10. Comparing slopes reveals that affinity does not change—probably the same receptor. But different x-intercepts, means different amounts of the receptor in different tissues

11. Displacement or indirect binding
Displacement binding. At 50% displacement, concentration of inhibitor is the IC50. Related to ki formally, but usually we can assume IC50=ki.
Displacement binding tells you whether two substances interact with (bind) the same receptor.

12. IC50 vs. Potency of different DA receptor antagonists
Biologic potency of drugs that treat schizophrenia correlates with their ability to displace the dopamine receptor ligand haloperidol but not SCH Tells something about where effective drugs probably act, and therefore what may be wrong with dopamine transmission in schizophrenia.

13. Muscle relaxants and their ability to displace diazepam (valium)
Correlation between the muscle relaxing properties of various drugs and their ability to displace diazepam (aka valium). Note that the best you can do is get a good correlation. Binding in vitro can not tell you about drug actions.

14. Hill Plot
The slope is 1 when the receptor occupancy exactly corresponds to the number of binding sites. The response is equal to the amount of receptor bound. i.e. one binding site per receptor.
Ex.
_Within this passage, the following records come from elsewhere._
Context: an optimization exercise on an open-source flow, tuned for small area. The choices shown serve that exercise and are no tape-out recipe.
In this exercise RTL edits were held to simulation tests only and were not proved equivalent to the original.
No driver is modelled on the clock port, so clocking that relies on it looks cheaper here than on a real chip.
Power and IR drop assume default switching activity.

==> trial 23 <==
Design exp7_test5, start of the top module:
module exp7_test5(clk,rst_div,rst,p_1,p_2,p_3,p_4,host,jt,jf,en1,en2,en3,P_LED,ds,a,b,c,d,e,f,g,h,sound,row,col,out_1hz,out_10hz,out_100hz,out_1khz);
export LEC_CHECK = 0
export CAP_MARGIN = 20
export CORE_MARGIN = 2
export CORE_UTILIZATION = 40
export SLEW_MARGIN = 20
create_clock -name core_clock -period 20.0 [get_ports {clk}]
run.sh (not shown) runs the stock make flow with config.mk's settings and CLKGATE_MAP_FILE= SYNTH_SCRIPT=/design/flow/synth_recipe.tcl, a recipe that flattens the netlist after the stock synthesis.
==> trial 44 (differences from trial 23) <==
==> flow/flow/run.sh (new file) <==
#!/bin/bash
# Standard ORFS layout with three changes:
#  - synthesis: same script, but no half/full-adder extraction and an area-oriented
#    ABC script (flow/abc_area_deep.script); registers are mapped exactly as standard;
#  - port buffers use the smallest buffer, sky130_fd_sc_hd__buf_1;
#  - clock tree built from smaller clock buffers, without dummy loads.
set -euo pipefail
W=$(pwd)
S=$W/scripts_synth
mkdir -p "$S"
for f in "$FLOW_HOME"/scripts/*; do ln -sf "$f" "$S/$(basename "$f")"; done
rm -f "$S/synth.tcl" "$S/abc_speed.script"
sed 's/^  \[env_var_exists_and_non_empty ADDER_MAP_FILE\] &&$/  0 \&\&/' "$FLOW_HOME/scripts/synth.tcl" > "$S/synth.tcl"
grep -q '^  0 &&$' "$S/synth.tcl"
cp "$W/flow/abc_area_deep.script" "$S/abc_speed.script"

SCRIPTS_DIR=$S bash standard.sh synth > synth.log 2>&1

export BUFFER_PORTS_ARGS="-buffer_cell sky130_fd_sc_hd__buf_1"
export CTS_ARGS="-sink_clustering_enable -repair_clock_nets -dont_use_dummy_load -buf_list sky130_fd_sc_hd__clkbuf_4 -root_buf sky130_fd_sc_hd__clkbuf_8 -sink_clustering_size 12 -sink_clustering_max_diameter 50"
bash standard.sh > layout.log 2>&1
==> flow/flow/abc_area_deep.script (new file) <==
strash
&get -n
&deepsyn -T 20
&put
dch -f
map -a
strash
dch -f
map -a
topo
==> flow/standard.sh (new file) <==
#!/bin/bash
# synth_recipe.tcl (not shown) runs the flow's synth.tcl, then flattens the netlist and writes it again
# the make line also repeats each setting of config.mk as NAME=value (left out here)
make -C /OpenROAD-flow-scripts/flow DESIGN_CONFIG=/design/flow/config.mk WORK_HOME=/design/flow/orfs CLKGATE_MAP_FILE= SYNTH_SCRIPT=/design/flow/synth_recipe.tcl "${@:-finish}"
removed: flow/run.sh
==> trial 57 (differences from trial 23) <==
==> flow/flow/run.sh (new file) <==
#!/bin/bash
# Standard ORFS layout with three changes:
#  - synthesis: same script, but no half/full-adder extraction and an area-oriented
#    ABC script (flow/abc_area_deep.script); registers are mapped exactly as standard;
#  - port buffers use the smallest buffer, sky130_fd_sc_hd__buf_1;
#  - clock tree built from smaller clock buffers, without dummy loads.
set -euo pipefail
W=$(pwd)
S=$W/scripts_synth
mkdir -p "$S"
for f in "$FLOW_HOME"/scripts/*; do ln -sf "$f" "$S/$(basename "$f")"; done
rm -f "$S/synth.tcl" "$S/abc_speed.script"
sed 's/^  \[env_var_exists_and_non_empty ADDER_MAP_FILE\] &&$/  0 \&\&/' "$FLOW_HOME/scripts/synth.tcl" > "$S/synth.tcl"
grep -q '^  0 &&$' "$S/synth.tcl"
cp "$W/flow/abc_area_deep.script" "$S/abc_speed.script"

SCRIPTS_DIR=$S bash standard.sh synth > synth.log 2>&1

export BUFFER_PORTS_ARGS="-buffer_cell sky130_fd_sc_hd__buf_1"
export CTS_ARGS="-sink_clustering_enable -repair_clock_nets -dont_use_dummy_load -buf_list sky130_fd_sc_hd__clkbuf_4 -root_buf sky130_fd_sc_hd__clkbuf_4 -sink_clustering_size 20 -sink_clustering_max_diameter 60"
bash standard.sh > layout.log 2>&1
==> flow/flow/abc_area_deep.script (new file) <==
strash
&get -n
&deepsyn -T 20
&put
dch -f
map -a
strash
dch -f
map -a
topo
==> flow/standard.sh (new file) <==
#!/bin/bash
# synth_recipe.tcl (not shown) runs the flow's synth.tcl, then flattens the netlist and writes it again
# the make line also repeats each setting of config.mk as NAME=value (left out here)
make -C /OpenROAD-flow-scripts/flow DESIGN_CONFIG=/design/flow/config.mk WORK_HOME=/design/flow/orfs CLKGATE_MAP_FILE= SYNTH_SCRIPT=/design/flow/synth_recipe.tcl "${@:-finish}"
removed: flow/run.sh
==> impl_results.md <==
- Met1 usage: 0.220
- Hold endpoint: lf[8]$_SDFF_PP1_
- Final cell count without fillers: slightly below 500
- Gpl congestion: between 0.9 and 1
- CORE AREA: between 7000 and 8000 um2
- Worst hold start: lf[7]$_SDFF_PP0_
- Layout cells sized above 1: 0.0863
- Drt via density: roughly 5.1
- Die area: 8810 um2
- Status: complete, no violations
That was trial 23.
Naloxone, an opioid antagonist.

15. Hill Plot-Cooperativity
When the slope is not =1 or the line is not straight, it indicates cooperativity. Ie. There are multiple binding sites and the binding of one molecule influences the binding at other sites. These are allosteric influences. Not all allosteric interactions have to be the same molecule binding. Hemoglobin-4 O2 binding sites. First 02 bound makes subsequent affinity for O2 higher. CO, cyanide, NO and other toxic gasses can bind this site with higher affinity than O2, leading to death.

16. Some problems with radioligand binding data:
Maximal response can be achieved with only a portion of receptors bound
Spare receptors
Agents that bind equally may yield different biological response
Full agonist, partial agonist, antagonist
Efficacy or intrinsic activity
Desensitization: decreased response with continuous exposure to drug (binding unchanged)

17. Explain:
Caveats of radioligand binding assays in homogenized tissue…binding does not always correlated with levels of mRNA or protein. What else could affect binding?

18. Receptor localization
Receptors must be found at post-synaptic density/membrane
Complex systems of scaffolding molecules are in place to hold receptors at the right location
Link receptors to downstream signaling pathways too

19. Receptor localization to plasma membrane—lipid rafts
Receptor localization to plasma membrane—lipid rafts?—is a major determinant of binding capacity as well as signaling capacity. Scaffolding proteins serve to anchor receptors at the membrane as well as recruit and stabilize key downstream signaling molecules.

20. Best studied in glutamate receptors and learning and memory.